Continuing on with my conversation, I cast an eye on the girths of the uncles around me. I am reminded to highlight that the Indian community is a high risk population, and we should have regular sugar checks after the age of 35 (every 2 years). If you have high blood pressure, high cholesterol, a strong family history, are a smoker (stop!) or had diabetes when pregnant, then you are at an even high risk and should have more regular checks with a doctor.

There are several ways your doctor can assess diabetes, including measuring your fasting glucose, measuring glucose levels after drinking a sweet drink and a blood test called the HbA1c. The treatment for diabetes should be made in consultation with your doctor. Type 2 Diabetes is a lifestyle disease, so all treatment starts with management of lifestyle risk factors. If these fail, then medications can be started.

I had only just started talking about a healthy weight, when I sense the uncle’s squirm and drift off. I decide that I need to venture to an area where my thoughts on food and weight might carry more emphasis. To the Aunties.

Interrupting their conversation on Bollywood’s latest gossip, I start talking about food. Luckily, they are just as excited about food and weight loss as they are about Madhuri Dixit’s comeback, so I continue.

To help prevent or manage diabetes, meals should be regular and spread evenly throughout the day; be low in in fat. The energy from food consumed should not exceed the energy consumed in daily activity.

We should aim for complex carbohydrates which take a long time to break down and provide a slow and sustained source of glucose. This includes avoiding white flour or carbohydrates which are highly processed (e.g. white bread, white rice, boiled potatoes) and replacing them with foods high in complex carbohydrates (brown or basmati rice, wholemeal bread, brown pasta). In particular, foods high in sugar should be avoided, such as fruit juice, sweets, lollies, standard soft drinks.

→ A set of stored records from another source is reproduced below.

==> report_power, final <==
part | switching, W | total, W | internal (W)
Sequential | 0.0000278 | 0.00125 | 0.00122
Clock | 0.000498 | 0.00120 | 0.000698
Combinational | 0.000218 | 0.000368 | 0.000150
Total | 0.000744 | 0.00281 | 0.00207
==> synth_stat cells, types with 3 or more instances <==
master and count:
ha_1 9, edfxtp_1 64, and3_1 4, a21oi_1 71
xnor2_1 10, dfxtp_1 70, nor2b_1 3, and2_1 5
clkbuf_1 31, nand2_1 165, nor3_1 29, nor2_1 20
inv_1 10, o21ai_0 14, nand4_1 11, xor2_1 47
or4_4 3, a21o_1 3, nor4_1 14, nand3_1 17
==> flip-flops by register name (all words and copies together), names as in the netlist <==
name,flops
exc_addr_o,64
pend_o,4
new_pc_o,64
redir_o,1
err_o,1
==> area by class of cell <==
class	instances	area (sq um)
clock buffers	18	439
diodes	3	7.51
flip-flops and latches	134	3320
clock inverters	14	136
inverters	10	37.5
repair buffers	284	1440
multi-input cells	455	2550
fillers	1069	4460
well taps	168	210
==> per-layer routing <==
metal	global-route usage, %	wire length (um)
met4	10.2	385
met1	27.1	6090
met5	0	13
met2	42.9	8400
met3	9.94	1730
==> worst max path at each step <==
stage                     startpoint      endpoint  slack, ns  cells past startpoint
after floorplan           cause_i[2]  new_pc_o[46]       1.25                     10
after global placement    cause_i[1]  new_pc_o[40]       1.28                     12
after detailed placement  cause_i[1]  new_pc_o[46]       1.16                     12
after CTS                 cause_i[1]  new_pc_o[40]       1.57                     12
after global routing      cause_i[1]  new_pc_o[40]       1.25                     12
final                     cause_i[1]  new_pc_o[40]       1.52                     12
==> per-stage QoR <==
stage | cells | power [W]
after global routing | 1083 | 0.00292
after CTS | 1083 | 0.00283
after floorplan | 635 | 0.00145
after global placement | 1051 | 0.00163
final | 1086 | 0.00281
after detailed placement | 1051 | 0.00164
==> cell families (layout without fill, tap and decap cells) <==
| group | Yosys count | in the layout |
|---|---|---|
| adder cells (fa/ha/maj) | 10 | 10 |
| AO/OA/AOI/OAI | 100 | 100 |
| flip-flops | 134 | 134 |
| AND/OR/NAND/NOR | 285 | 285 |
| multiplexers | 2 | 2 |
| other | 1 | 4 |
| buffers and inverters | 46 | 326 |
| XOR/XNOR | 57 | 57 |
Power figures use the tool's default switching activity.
## config.mk

```make
export PLATFORM = sky130hd
export DESIGN_NAME = tdc_transition_summer
export DESIGN_NICKNAME = d
export VERILOG_FILES = /design/src/rtl/tdc_sum_pkg.sv /design/src/rtl/tdc_edge_pos_sum.sv /design/src/rtl/tdc_window_ctrl.sv /design/src/rtl/tdc_sum_accum.sv /design/src/rtl/tdc_transition_summer.sv
export SDC_FILE = /design/constraint.sdc
export NUM_CORES = 1
export LEC_CHECK = 0
export CELL_PAD_IN_SITES_DETAIL_PLACEMENT = 1
export CELL_PAD_IN_SITES_GLOBAL_PLACEMENT = 1
export CORE_ASPECT_RATIO = 0.6
export CORE_UTILIZATION = 51
export CTS_CLUSTER_SIZE = 14
export DETAILED_ROUTE_END_ITERATION = 8
export GPL_TIMING_DRIVEN = 1
export PLACE_DENSITY = 0.92
export RECOVER_POWER = 25
export SETUP_SLACK_MARGIN = 0.2
export SYNTH_ARGS = -nofsm -noshare
export SYNTH_HDL_FRONTEND = slang
export SYNTH_SLANG_ARGS = --single-unit
```

## constraint.sdc

```tcl
create_clock -name clk -period 7.9 [get_ports clk]
set_input_delay 1.975 -clock clk [delete_from_list [all_inputs] [get_ports clk]]
set_output_delay 1.975 -clock clk [all_outputs]
set_load 0.01 [all_outputs]
```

All fats should be taken in consideration, with some fats being preferential to others. Fats from animal products are generally saturated fats, and should be avoided. This can be done by choosing low-fat or no fat dairy products; using lean meats and trimming off any fat; avoiding use of butter, ghee, coconut milk; and avoiding fried takeaway foods. Instead, try using polyunsaturated and monosaturated fats. They include sunflower, olive, canola, safflower, soybean, corn, cottonseed, grape-seed and sesame oils or the fat found in oily fish such as herring, mackerel, sardine, salmon and tuna.

Normally, the recommended exercise levels are 30 minutes three times a week. Diabetics are encouraged to do 30 mins of moderate physical activity on all days of the week. Good exercises include high intensity interval training (for example alternating 1 minute intervals. And everyone, in particular my uncle, please take note, Baba Ramdev and his colleagues may have great yoga relaxation techniques, but they do not count as exercise!

If Diabetes progresses, and you need medical treatment, it should be made in consultation with your doctor (a GP or a specialist), Diabetes educator, Dietician and Podiatrist and medicines should only be started once lifestyle measures fail.